Problem requirements:
Give again, word for word, every line below from the one that has "0.7021 ns |" through the one that has "After both steps", both included, and no others.
Start of Dataset extract
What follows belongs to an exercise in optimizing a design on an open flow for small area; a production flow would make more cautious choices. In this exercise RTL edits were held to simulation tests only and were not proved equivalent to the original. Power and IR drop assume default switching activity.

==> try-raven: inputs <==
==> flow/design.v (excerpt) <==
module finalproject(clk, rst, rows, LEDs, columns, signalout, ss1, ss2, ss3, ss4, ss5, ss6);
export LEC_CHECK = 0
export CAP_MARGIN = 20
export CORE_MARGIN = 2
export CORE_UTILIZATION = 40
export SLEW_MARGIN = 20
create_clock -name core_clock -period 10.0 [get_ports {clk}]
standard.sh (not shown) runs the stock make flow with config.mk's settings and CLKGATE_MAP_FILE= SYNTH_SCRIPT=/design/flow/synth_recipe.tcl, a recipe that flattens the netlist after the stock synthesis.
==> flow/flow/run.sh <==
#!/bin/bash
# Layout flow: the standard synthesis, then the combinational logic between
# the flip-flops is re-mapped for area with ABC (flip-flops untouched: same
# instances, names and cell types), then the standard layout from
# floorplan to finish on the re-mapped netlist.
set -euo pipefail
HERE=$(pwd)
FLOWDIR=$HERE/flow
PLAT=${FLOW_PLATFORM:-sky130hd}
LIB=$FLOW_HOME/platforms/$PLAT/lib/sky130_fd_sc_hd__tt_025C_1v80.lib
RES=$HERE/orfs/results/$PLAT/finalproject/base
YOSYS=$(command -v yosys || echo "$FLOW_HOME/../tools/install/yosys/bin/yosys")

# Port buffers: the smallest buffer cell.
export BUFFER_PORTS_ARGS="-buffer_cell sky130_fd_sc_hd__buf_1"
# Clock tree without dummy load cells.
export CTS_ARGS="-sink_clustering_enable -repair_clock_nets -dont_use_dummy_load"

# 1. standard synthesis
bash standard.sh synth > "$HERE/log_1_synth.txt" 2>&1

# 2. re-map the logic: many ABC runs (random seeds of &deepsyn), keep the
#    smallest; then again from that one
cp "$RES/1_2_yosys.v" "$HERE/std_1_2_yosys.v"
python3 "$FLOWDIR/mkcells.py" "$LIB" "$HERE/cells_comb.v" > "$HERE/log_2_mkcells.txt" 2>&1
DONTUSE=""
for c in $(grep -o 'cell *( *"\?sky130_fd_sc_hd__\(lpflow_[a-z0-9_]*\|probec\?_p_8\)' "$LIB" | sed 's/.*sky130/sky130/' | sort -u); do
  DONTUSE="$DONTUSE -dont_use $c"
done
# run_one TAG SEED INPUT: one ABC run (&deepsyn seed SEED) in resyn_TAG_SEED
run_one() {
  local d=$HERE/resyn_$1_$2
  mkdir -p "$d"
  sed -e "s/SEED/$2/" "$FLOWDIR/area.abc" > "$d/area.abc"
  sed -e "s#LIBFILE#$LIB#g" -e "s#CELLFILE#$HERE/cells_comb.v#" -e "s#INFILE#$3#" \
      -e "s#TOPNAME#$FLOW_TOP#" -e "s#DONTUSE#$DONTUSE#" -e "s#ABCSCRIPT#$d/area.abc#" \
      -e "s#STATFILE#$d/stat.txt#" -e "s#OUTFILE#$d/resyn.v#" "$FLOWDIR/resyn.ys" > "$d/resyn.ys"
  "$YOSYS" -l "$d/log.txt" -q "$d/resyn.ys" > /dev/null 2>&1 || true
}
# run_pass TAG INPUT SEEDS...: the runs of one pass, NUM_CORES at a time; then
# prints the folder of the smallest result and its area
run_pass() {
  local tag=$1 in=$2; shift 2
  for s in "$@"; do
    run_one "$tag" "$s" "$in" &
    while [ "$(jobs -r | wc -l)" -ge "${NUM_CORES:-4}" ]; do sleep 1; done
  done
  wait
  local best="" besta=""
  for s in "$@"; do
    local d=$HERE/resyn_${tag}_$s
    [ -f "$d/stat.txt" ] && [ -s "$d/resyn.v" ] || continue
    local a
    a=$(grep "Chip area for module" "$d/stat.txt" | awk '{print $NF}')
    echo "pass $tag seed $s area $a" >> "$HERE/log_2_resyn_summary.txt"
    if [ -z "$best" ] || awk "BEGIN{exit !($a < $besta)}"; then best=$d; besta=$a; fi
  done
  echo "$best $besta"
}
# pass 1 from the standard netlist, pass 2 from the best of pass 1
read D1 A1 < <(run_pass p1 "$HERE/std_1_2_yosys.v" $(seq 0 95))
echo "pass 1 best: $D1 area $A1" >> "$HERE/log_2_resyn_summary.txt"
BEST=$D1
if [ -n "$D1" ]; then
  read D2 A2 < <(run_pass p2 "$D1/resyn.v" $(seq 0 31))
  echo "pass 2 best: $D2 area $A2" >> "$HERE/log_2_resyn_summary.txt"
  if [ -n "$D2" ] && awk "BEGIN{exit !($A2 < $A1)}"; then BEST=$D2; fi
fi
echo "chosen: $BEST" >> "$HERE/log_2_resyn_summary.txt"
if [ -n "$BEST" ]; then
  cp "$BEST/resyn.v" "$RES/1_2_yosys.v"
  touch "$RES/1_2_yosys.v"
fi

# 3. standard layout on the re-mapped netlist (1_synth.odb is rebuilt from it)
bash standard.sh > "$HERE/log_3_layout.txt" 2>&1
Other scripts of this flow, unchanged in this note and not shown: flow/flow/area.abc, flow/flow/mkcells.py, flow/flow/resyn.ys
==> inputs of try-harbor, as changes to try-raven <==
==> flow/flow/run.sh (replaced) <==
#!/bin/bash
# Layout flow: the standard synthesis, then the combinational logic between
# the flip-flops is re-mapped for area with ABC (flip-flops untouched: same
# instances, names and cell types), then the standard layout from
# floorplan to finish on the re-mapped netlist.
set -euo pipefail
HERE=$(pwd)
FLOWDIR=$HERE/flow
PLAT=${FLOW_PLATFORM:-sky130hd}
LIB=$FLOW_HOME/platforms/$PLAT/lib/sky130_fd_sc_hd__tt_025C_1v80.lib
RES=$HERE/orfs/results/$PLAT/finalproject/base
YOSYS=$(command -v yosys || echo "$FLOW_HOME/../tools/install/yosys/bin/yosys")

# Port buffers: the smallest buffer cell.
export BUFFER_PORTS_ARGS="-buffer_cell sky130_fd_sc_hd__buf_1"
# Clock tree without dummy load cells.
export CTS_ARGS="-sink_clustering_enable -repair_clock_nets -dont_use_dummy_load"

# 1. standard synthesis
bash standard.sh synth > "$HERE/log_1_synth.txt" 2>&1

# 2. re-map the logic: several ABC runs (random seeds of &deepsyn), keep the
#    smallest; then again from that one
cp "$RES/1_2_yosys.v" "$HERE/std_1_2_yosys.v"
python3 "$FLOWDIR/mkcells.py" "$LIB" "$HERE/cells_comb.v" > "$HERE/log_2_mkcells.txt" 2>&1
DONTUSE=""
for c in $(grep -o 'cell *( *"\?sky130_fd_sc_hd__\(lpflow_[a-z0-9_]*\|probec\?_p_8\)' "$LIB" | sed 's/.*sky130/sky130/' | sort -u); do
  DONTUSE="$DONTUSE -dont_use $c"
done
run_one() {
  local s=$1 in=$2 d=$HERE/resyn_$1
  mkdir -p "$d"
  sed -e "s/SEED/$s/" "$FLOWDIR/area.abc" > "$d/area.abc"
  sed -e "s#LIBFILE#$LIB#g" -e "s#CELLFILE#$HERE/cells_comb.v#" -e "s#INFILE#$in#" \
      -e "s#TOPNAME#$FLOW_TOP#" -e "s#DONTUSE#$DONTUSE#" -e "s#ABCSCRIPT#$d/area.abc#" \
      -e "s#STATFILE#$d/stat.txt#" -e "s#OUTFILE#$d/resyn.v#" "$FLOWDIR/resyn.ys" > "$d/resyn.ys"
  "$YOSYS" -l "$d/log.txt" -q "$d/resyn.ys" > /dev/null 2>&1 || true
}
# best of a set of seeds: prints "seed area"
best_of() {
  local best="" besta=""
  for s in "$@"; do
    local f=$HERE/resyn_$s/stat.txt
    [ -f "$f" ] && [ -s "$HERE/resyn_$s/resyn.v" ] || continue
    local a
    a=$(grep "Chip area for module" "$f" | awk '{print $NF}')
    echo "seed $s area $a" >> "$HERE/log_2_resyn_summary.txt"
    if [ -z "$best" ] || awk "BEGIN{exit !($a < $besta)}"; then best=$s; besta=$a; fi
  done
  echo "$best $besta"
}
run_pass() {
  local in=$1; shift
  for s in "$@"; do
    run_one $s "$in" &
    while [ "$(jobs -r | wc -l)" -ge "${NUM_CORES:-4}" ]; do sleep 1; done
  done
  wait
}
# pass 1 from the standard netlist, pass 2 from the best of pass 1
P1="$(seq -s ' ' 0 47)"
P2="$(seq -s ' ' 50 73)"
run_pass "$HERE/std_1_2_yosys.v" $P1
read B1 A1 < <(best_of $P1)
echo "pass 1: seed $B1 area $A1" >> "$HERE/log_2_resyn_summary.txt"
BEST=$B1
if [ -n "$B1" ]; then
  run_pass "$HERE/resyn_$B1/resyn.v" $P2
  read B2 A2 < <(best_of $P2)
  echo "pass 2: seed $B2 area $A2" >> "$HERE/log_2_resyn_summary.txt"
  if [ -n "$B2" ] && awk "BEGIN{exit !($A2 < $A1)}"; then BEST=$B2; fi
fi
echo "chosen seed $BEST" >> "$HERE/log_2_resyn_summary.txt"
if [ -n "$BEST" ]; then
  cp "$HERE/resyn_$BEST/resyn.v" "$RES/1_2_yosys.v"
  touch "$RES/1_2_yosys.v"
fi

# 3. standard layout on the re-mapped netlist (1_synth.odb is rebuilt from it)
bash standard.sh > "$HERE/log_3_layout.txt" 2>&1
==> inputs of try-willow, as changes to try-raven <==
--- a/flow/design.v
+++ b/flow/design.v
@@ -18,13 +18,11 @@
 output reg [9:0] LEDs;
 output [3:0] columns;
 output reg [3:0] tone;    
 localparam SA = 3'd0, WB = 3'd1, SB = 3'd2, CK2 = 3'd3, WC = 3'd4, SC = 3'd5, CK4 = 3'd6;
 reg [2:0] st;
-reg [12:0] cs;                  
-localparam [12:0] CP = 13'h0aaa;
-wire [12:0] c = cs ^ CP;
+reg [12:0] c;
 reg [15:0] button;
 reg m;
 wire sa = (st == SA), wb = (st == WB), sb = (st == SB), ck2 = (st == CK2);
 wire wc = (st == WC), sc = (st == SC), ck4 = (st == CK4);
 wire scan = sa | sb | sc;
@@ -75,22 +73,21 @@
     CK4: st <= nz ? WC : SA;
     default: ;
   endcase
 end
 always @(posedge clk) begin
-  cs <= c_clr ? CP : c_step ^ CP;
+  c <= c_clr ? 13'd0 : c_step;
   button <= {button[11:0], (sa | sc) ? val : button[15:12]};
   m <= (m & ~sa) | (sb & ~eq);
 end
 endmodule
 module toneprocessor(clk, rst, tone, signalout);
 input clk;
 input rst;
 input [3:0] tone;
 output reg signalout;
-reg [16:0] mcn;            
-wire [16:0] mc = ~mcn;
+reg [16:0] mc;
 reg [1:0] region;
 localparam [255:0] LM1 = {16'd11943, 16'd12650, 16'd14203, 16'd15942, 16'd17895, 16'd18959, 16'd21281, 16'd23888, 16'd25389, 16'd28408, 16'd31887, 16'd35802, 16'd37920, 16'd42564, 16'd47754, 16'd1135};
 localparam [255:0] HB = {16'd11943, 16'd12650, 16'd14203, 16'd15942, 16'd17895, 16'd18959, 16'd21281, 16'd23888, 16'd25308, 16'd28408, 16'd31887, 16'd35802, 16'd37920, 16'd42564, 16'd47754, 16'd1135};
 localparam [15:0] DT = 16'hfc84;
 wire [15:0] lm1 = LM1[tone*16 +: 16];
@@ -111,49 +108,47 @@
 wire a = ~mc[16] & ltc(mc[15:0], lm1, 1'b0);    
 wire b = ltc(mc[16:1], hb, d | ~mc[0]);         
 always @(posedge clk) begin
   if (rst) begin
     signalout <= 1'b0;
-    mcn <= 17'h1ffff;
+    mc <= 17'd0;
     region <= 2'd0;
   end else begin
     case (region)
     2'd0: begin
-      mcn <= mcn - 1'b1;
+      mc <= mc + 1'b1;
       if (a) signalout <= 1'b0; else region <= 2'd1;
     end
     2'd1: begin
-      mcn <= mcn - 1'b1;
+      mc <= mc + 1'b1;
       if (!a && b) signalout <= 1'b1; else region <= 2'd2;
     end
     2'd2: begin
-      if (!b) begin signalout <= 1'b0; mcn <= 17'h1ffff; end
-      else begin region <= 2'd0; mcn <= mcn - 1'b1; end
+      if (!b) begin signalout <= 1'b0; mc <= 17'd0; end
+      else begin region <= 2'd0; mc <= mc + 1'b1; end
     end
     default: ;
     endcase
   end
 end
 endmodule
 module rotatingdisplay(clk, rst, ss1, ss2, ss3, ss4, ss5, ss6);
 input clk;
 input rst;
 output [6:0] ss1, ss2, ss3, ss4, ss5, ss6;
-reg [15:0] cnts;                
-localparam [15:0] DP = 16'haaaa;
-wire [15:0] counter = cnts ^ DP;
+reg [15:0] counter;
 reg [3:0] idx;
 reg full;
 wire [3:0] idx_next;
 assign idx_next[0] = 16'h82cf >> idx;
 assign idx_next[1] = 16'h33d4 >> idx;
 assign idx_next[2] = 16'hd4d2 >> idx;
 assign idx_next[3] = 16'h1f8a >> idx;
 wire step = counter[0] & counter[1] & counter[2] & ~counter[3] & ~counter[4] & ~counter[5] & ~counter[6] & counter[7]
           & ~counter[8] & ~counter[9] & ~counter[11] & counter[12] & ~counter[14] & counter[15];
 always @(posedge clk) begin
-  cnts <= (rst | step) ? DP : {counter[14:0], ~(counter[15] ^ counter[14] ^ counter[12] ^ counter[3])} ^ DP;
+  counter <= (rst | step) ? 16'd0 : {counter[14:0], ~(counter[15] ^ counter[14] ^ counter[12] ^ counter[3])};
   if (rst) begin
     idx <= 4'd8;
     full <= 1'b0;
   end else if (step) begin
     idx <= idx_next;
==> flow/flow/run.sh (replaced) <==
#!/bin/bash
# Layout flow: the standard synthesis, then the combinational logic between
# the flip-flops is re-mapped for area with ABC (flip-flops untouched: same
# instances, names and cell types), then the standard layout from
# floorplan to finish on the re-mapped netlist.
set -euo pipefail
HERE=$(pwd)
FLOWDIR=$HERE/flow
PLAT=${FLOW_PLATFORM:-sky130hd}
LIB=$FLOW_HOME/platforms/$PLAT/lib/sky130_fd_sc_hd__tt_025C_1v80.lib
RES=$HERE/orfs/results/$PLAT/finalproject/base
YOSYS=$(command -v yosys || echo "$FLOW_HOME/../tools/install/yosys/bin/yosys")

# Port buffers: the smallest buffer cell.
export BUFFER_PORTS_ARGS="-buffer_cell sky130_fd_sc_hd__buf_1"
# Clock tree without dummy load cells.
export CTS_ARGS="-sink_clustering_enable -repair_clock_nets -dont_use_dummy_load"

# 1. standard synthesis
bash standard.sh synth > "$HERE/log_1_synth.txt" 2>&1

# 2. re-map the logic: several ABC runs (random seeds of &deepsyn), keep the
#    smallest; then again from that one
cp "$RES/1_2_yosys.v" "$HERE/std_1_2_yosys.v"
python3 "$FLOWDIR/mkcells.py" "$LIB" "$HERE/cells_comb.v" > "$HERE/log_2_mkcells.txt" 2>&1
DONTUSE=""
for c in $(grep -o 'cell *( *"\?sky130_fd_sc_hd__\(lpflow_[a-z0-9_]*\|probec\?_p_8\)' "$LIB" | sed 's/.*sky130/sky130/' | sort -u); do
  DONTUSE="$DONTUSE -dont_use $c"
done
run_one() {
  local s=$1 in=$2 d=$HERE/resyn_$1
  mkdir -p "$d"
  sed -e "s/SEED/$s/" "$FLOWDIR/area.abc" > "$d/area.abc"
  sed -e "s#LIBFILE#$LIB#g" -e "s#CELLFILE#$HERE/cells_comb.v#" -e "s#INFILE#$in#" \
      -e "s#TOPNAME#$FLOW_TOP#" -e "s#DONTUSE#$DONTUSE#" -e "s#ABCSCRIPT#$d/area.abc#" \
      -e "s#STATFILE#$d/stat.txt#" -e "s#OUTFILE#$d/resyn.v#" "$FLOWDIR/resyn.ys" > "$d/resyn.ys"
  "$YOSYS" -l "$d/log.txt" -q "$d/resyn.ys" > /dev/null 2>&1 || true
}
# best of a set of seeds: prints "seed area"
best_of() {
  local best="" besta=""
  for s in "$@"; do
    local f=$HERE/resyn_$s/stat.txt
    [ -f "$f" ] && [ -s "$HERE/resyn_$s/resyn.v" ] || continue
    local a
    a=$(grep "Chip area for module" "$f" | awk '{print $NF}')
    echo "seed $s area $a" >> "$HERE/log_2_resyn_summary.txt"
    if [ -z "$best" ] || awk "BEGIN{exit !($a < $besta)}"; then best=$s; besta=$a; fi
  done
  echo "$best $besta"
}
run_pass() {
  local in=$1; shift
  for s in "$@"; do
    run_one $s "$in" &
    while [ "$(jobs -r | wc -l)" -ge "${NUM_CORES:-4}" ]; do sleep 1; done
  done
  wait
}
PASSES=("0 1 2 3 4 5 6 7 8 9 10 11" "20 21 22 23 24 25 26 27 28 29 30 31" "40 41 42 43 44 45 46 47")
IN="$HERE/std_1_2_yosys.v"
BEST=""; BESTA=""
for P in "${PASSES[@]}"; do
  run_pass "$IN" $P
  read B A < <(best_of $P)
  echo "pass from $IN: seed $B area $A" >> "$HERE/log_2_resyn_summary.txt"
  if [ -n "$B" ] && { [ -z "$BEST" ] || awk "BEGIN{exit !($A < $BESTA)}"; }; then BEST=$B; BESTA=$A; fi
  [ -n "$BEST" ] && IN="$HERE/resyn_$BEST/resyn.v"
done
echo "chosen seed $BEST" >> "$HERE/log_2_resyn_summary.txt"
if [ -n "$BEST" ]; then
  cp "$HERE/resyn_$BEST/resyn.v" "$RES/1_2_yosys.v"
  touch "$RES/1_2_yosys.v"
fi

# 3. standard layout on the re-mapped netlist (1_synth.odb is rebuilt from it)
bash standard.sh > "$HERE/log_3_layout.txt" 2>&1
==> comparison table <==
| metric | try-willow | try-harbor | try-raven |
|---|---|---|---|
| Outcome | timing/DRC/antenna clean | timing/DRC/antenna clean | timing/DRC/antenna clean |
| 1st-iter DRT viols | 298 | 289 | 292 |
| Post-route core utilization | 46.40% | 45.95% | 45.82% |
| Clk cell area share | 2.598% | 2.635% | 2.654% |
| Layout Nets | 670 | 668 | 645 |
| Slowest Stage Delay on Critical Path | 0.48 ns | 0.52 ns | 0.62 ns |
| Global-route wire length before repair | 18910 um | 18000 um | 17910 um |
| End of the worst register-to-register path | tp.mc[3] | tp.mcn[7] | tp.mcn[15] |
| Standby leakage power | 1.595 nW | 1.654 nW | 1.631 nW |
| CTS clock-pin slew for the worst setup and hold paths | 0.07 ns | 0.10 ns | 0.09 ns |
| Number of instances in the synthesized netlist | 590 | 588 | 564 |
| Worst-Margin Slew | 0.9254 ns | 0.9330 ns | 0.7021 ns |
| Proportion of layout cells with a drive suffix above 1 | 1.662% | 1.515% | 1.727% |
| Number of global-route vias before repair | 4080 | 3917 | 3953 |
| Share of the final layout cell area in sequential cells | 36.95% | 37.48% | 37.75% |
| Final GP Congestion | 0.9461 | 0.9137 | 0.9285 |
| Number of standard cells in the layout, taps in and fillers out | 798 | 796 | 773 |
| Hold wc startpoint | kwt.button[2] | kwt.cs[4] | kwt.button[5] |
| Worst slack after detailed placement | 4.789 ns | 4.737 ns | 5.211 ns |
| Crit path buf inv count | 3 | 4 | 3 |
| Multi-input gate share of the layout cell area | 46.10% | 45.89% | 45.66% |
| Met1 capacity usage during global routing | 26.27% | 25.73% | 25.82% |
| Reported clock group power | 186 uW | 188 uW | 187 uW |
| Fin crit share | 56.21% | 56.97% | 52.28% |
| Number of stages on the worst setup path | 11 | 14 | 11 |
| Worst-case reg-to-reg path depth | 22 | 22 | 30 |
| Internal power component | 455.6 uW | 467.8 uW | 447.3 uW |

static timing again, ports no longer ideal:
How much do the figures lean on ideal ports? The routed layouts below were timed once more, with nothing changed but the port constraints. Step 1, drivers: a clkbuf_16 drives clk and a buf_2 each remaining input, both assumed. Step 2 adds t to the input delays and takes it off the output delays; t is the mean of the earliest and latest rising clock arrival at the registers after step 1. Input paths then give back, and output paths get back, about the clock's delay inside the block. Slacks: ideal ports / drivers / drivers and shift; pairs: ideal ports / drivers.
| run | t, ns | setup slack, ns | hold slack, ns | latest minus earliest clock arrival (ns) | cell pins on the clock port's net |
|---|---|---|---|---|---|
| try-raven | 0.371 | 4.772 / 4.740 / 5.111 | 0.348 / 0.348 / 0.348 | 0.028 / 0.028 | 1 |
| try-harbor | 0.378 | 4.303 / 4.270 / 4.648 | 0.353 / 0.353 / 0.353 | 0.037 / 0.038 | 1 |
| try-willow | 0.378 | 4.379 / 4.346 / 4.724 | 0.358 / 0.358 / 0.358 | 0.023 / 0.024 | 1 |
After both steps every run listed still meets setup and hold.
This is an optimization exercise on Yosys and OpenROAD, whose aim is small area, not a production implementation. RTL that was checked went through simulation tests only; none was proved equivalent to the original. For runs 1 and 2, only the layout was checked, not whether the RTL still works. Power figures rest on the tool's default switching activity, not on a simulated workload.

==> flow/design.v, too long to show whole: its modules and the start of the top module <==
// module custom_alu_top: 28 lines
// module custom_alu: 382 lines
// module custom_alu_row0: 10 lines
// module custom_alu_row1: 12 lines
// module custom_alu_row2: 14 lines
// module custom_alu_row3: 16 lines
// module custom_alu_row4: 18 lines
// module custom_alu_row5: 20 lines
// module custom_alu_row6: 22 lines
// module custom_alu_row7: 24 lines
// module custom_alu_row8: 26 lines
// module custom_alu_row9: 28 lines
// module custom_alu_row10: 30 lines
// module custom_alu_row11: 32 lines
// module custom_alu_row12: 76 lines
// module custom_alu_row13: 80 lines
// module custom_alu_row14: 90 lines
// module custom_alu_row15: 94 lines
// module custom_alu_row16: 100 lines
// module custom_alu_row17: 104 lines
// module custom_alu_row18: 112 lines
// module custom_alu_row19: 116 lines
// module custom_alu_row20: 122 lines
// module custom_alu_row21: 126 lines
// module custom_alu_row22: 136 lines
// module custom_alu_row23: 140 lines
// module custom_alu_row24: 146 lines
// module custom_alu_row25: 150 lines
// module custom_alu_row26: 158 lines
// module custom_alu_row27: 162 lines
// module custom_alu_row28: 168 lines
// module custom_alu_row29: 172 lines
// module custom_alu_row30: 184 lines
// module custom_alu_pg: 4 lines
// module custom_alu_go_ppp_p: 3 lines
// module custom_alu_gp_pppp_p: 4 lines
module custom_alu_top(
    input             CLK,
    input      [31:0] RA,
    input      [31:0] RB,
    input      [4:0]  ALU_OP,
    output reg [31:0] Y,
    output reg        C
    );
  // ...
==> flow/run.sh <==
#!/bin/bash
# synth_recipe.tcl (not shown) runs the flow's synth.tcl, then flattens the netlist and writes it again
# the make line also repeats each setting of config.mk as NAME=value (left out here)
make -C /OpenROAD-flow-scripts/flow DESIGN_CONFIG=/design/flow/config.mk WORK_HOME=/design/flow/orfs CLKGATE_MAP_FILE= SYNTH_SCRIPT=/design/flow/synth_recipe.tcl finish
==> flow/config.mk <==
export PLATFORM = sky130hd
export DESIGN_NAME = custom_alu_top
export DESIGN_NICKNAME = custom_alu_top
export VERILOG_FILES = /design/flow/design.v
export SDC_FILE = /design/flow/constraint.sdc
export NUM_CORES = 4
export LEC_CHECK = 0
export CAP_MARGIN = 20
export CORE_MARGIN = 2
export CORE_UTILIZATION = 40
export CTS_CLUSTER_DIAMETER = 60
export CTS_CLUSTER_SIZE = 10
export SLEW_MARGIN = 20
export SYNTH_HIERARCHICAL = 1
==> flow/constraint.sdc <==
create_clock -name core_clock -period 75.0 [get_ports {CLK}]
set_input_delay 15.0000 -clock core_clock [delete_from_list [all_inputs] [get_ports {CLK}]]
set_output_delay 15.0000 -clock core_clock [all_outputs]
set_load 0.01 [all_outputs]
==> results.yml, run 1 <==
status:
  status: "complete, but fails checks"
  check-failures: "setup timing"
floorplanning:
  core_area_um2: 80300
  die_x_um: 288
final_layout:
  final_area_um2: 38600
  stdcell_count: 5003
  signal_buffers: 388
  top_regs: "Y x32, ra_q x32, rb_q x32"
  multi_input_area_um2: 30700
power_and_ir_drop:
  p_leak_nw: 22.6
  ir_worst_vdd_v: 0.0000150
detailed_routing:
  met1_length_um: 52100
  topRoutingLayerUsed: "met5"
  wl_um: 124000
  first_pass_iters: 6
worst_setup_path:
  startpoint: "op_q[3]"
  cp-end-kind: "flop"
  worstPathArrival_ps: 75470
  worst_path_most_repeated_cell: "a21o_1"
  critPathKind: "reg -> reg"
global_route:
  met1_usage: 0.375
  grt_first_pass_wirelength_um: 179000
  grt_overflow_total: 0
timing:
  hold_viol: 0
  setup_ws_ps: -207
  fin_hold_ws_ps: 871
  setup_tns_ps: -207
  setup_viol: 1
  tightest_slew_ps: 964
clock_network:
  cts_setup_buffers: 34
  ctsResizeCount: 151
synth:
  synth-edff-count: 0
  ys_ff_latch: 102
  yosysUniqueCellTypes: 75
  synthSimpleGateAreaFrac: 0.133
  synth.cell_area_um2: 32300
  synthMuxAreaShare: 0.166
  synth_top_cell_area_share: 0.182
End of Dataset extract
Written answer:
| Worst-Margin Slew | 0.9254 ns | 0.9330 ns | 0.7021 ns |
| Proportion of layout cells with a drive suffix above 1 | 1.662% | 1.515% | 1.727% |
| Number of global-route vias before repair | 4080 | 3917 | 3953 |
| Share of the final layout cell area in sequential cells | 36.95% | 37.48% | 37.75% |
| Final GP Congestion | 0.9461 | 0.9137 | 0.9285 |
| Number of standard cells in the layout, taps in and fillers out | 798 | 796 | 773 |
| Hold wc startpoint | kwt.button[2] | kwt.cs[4] | kwt.button[5] |
| Worst slack after detailed placement | 4.789 ns | 4.737 ns | 5.211 ns |
| Crit path buf inv count | 3 | 4 | 3 |
| Multi-input gate share of the layout cell area | 46.10% | 45.89% | 45.66% |
| Met1 capacity usage during global routing | 26.27% | 25.73% | 25.82% |
| Reported clock group power | 186 uW | 188 uW | 187 uW |
| Fin crit share | 56.21% | 56.97% | 52.28% |
| Number of stages on the worst setup path | 11 | 14 | 11 |
| Worst-case reg-to-reg path depth | 22 | 22 | 30 |
| Internal power component | 455.6 uW | 467.8 uW | 447.3 uW |

static timing again, ports no longer ideal:
How much do the figures lean on ideal ports? The routed layouts below were timed once more, with nothing changed but the port constraints. Step 1, drivers: a clkbuf_16 drives clk and a buf_2 each remaining input, both assumed. Step 2 adds t to the input delays and takes it off the output delays; t is the mean of the earliest and latest rising clock arrival at the registers after step 1. Input paths then give back, and output paths get back, about the clock's delay inside the block. Slacks: ideal ports / drivers / drivers and shift; pairs: ideal ports / drivers.
| run | t, ns | setup slack, ns | hold slack, ns | latest minus earliest clock arrival (ns) | cell pins on the clock port's net |
|---|---|---|---|---|---|
| try-raven | 0.371 | 4.772 / 4.740 / 5.111 | 0.348 / 0.348 / 0.348 | 0.028 / 0.028 | 1 |
| try-harbor | 0.378 | 4.303 / 4.270 / 4.648 | 0.353 / 0.353 / 0.353 | 0.037 / 0.038 | 1 |
| try-willow | 0.378 | 4.379 / 4.346 / 4.724 | 0.358 / 0.358 / 0.358 | 0.023 / 0.024 | 1 |
After both steps every run listed still meets setup and hold.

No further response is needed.